2. Type inference. Having intelligent type inference is really important especially with large unwieldy data sets. You have to get the data in somehow to start with to profile before you can define the best schema or understand the data. This is really easy and designed ground up for spark. I found it to be a huge pain in ADLA. It’s strongly typed, even on nulls, lots of coding for simple things that work easily in spark.
3. adhoc query capability – it’s just quicker, smoother and nicer to look at in spark
4. transactions and performance – databricks has some pretty impressive black magic going on in delta with snapshot transaction isolation. Allowing quite impressive lambda architecture in the same physical tables. Also performance enhancements – they’ve been at it for a while!

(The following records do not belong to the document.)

File: src/rtl/reg_bank_ctrl.sv
// Host register bank: config registers, status/interrupt views, 0x0E/0x0F RAM window with auto-increment.
// Latency: register read response 1 cycle after accept; RAM read response 1 cycle after mem_rd_valid.
// Backpressure: cmd_ready drops while a RAM transaction is open; mem_req_* held stable until mem_req_ready.
module reg_bank_ctrl #(
   parameter logic [15:0] VERSION        = 16'h0001,
   parameter logic [15:0] CONV_CFG1_INIT = 16'h0401
) (
   input  logic        clk,
   input  logic        rst_n,
   reg_bank_ctrl_if.slave bus,
   output logic [31:0] cfg_addr_o,
   output logic [15:0] cfg_conv1_o,
   output logic [15:0] cfg_conv2_o,
   output logic [15:0] cfg_conv3_o,
   output logic [15:0] cfg_conv4_o,
   input  logic        conv_done_i,
   input  logic        conv_running_i,
   input  logic [13:0] conv_count_i,
   input  logic        ev_mem_load_i,
   input  logic        ev_conv_i,
   input  logic        ev_dense_i,
   output logic        irq_o
);

   typedef enum logic [1:0] {
      S_IDLE,
      S_MEM_WR,
      S_MEM_RD_REQ,
      S_MEM_RD_WAIT
   } state_t;

   localparam logic [3:0] A_VERSION = 4'h0;
   localparam logic [3:0] A_ADDR_LO = 4'h1;
   localparam logic [3:0] A_ADDR_HI = 4'h2;
   localparam logic [3:0] A_CONV1   = 4'h3;
   localparam logic [3:0] A_CONV2   = 4'h4;
   localparam logic [3:0] A_CONV3   = 4'h5;
   localparam logic [3:0] A_CONV4   = 4'h6;
   localparam logic [3:0] A_STATUS  = 4'h7;
   localparam logic [3:0] A_INT     = 4'h8;
   localparam logic [3:0] A_MEM_WR  = 4'hE;
   localparam logic [3:0] A_MEM_RD  = 4'hF;

   state_t      state_q;
   logic        cmd_ready_q;
   logic        rsp_valid_q;
   logic [15:0] rsp_rdata_q;
   logic        mem_req_valid_q;
   logic        mem_req_write_q;
   logic [31:0] mem_req_addr_q;
   logic [15:0] mem_req_wdata_q;
   logic [31:0] addr_q;
   logic [15:0] conv1_q, conv2_q, conv3_q, conv4_q;
   // interrupt bit index: 2 = mem_load, 1 = conv, 0 = dense
   logic [2:0]  int_en_q;
   logic [2:0]  int_act_q;
   logic [2:0]  int_act_d;
   logic        irq_q;

   logic        acc_rd;
   logic        acc_wr;
   logic [2:0]  ev_vec;
   logic [15:0] int_view;
   logic [15:0] rd_mux;
   logic [31:0] addr_inc;

   assign acc_rd   = bus.cmd_valid & cmd_ready_q & ~bus.cmd_write;
   assign acc_wr   = bus.cmd_valid & cmd_ready_q &  bus.cmd_write;
   assign ev_vec   = {ev_mem_load_i, ev_conv_i, ev_dense_i};
   assign int_view = {int_en_q[2], int_act_q[2], int_en_q[1], int_act_q[1],
                      int_en_q[0], int_act_q[0], 10'b0};
   // wraps modulo 2^32, so a carry naturally reaches the upper half
   assign addr_inc = addr_q + 32'd1;

   // Active bits: a reading access of 0x08 clears them, but an event in that same cycle survives
   always_comb begin
      int_act_d = int_act_q | ev_vec;
      if (acc_rd && (bus.cmd_addr == A_INT)) begin
         int_act_d = ev_vec;
      end
   end

   // Register read view; 0x0E, 0x0F and unmapped addresses read as zero
   always_comb begin
      rd_mux = 16'h0000;
      case (bus.cmd_addr)
         A_VERSION: rd_mux = VERSION;
         A_ADDR_LO: rd_mux = addr_q[15:0];
         A_ADDR_HI: rd_mux = addr_q[31:16];
         A_CONV1:   rd_mux = conv1_q;
         A_CONV2:   rd_mux = conv2_q;
         A_CONV3:   rd_mux = conv3_q;
         A_CONV4:   rd_mux = conv4_q;
         A_STATUS:  rd_mux = {conv_done_i, conv_running_i, conv_count_i};
         A_INT:     rd_mux = int_view;
         default:   rd_mux = 16'h0000;
      endcase
   end

   // Command FSM: host handshake, responses, RAM window and the shared RAM address register
   always_ff @(posedge clk or negedge rst_n) begin
      if (!rst_n) begin
         state_q         <= S_IDLE;
         cmd_ready_q     <= 1'b1;
         rsp_valid_q     <= 1'b0;
         rsp_rdata_q     <= 16'h0000;
         mem_req_valid_q <= 1'b0;
         mem_req_write_q <= 1'b0;
         mem_req_addr_q  <= 32'h0;
         mem_req_wdata_q <= 16'h0000;
         addr_q          <= 32'h0;
      end else begin
         rsp_valid_q <= 1'b0;
         case (state_q)
            S_IDLE: begin
               if (acc_rd) begin
                  if (bus.cmd_addr == A_MEM_RD) begin
                     state_q         <= S_MEM_RD_REQ;
                     cmd_ready_q     <= 1'b0;
                     mem_req_valid_q <= 1'b1;
                     mem_req_write_q <= 1'b0;
                     mem_req_addr_q  <= addr_q;
                  end else begin
                     rsp_valid_q <= 1'b1;
                     rsp_rdata_q <= rd_mux;
                  end
               end else if (acc_wr) begin
                  case (bus.cmd_addr)
                     A_ADDR_LO: addr_q[15:0]  <= bus.cmd_wdata;
                     A_ADDR_HI: addr_q[31:16] <= bus.cmd_wdata;
                     A_MEM_WR: begin
                        state_q         <= S_MEM_WR;
                        cmd_ready_q     <= 1'b0;
                        mem_req_valid_q <= 1'b1;
                        mem_req_write_q <= 1'b1;
                        mem_req_addr_q  <= addr_q;
                        mem_req_wdata_q <= bus.cmd_wdata;
                     end
                     default: ;
                  endcase
               end
            end
            S_MEM_WR: begin
               if (bus.mem_req_ready) begin
                  mem_req_valid_q <= 1'b0;
                  addr_q          <= addr_inc;
                  cmd_ready_q     <= 1'b1;
                  state_q         <= S_IDLE;
               end
            end
            S_MEM_RD_REQ: begin
               if (bus.mem_req_ready) begin
                  mem_req_valid_q <= 1'b0;
                  state_q         <= S_MEM_RD_WAIT;
               end
            end
            S_MEM_RD_WAIT: begin
               if (bus.mem_rd_valid) begin
                  rsp_valid_q <= 1'b1;
                  rsp_rdata_q <= bus.mem_rd_data;
                  addr_q      <= addr_inc;
                  cmd_ready_q <= 1'b1;
                  state_q     <= S_IDLE;
               end
            end
            default: begin
               state_q         <= S_IDLE;
               cmd_ready_q     <= 1'b1;
               mem_req_valid_q <= 1'b0;
            end
         endcase
      end
   end

   // Configuration and interrupt registers; irq follows enable/active state one cycle late
   always_ff @(posedge clk or negedge rst_n) begin
      if (!rst_n) begin
         conv1_q   <= CONV_CFG1_INIT;
         conv2_q   <= 16'h0000;
         conv3_q   <= 16'h0000;
         conv4_q   <= 16'h0000;
         int_en_q  <= 3'b000;
         int_act_q <= 3'b000;
         irq_q     <= 1'b0;
      end else begin
         int_act_q <= int_act_d;
         irq_q     <= |(int_en_q & int_act_q);
         if (acc_wr) begin
            case (bus.cmd_addr)
               A_CONV1: conv1_q  <= bus.cmd_wdata;
               A_CONV2: conv2_q  <= bus.cmd_wdata;
               A_CONV3: conv3_q  <= bus.cmd_wdata;
               A_CONV4: conv4_q  <= bus.cmd_wdata;
               A_INT:   int_en_q <= {bus.cmd_wdata[15], bus.cmd_wdata[13], bus.cmd_wdata[11]};
               default: ;
            endcase
         end
      end
   end

   assign bus.cmd_ready     = cmd_ready_q;
   assign bus.rsp_valid     = rsp_valid_q;
   assign bus.rsp_rdata     = rsp_rdata_q;
   assign bus.mem_req_valid = mem_req_valid_q;
   assign bus.mem_req_write = mem_req_write_q;
   assign bus.mem_req_addr  = mem_req_addr_q;
   assign bus.mem_req_wdata = mem_req_wdata_q;
   assign cfg_addr_o        = addr_q;
   assign cfg_conv1_o       = conv1_q;
   assign cfg_conv2_o       = conv2_q;
   assign cfg_conv3_o       = conv3_q;
   assign cfg_conv4_o       = conv4_q;
   assign irq_o             = irq_q;

endmodule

5. Spark supports an array and complex types natively that can be inferred directly from json with very little typing. Handling json in spark is pleasurable and because the table types natively support equivalent structures fully shredding data isn’t necessary and can be useful for multi-value attributes in a dimension – for example. ADLA support for json was pretty poor
7. Full parquet – ADLA brought in Parquet but again using it was a pain and doesn’t have complex types.
6. The built-in function library in spark is massive – there isn’t much you can’t do. The custom API flexibility is huge… it’s a bit of wrestle in ADLA
7. Spark has a functional language support (scala) and OO. Also supports python and R with some performance hits. ADLA – has python but not as good and no functional language
8. All the database integration sinks and driver capabilities in spark are quite comprehensive – ADLA tables are isolated… you can’t connect to them with anything!
7. Spark is a one stop shop for streaming and batch – the transformation code (dataframes) is identical! Or unified as they call it.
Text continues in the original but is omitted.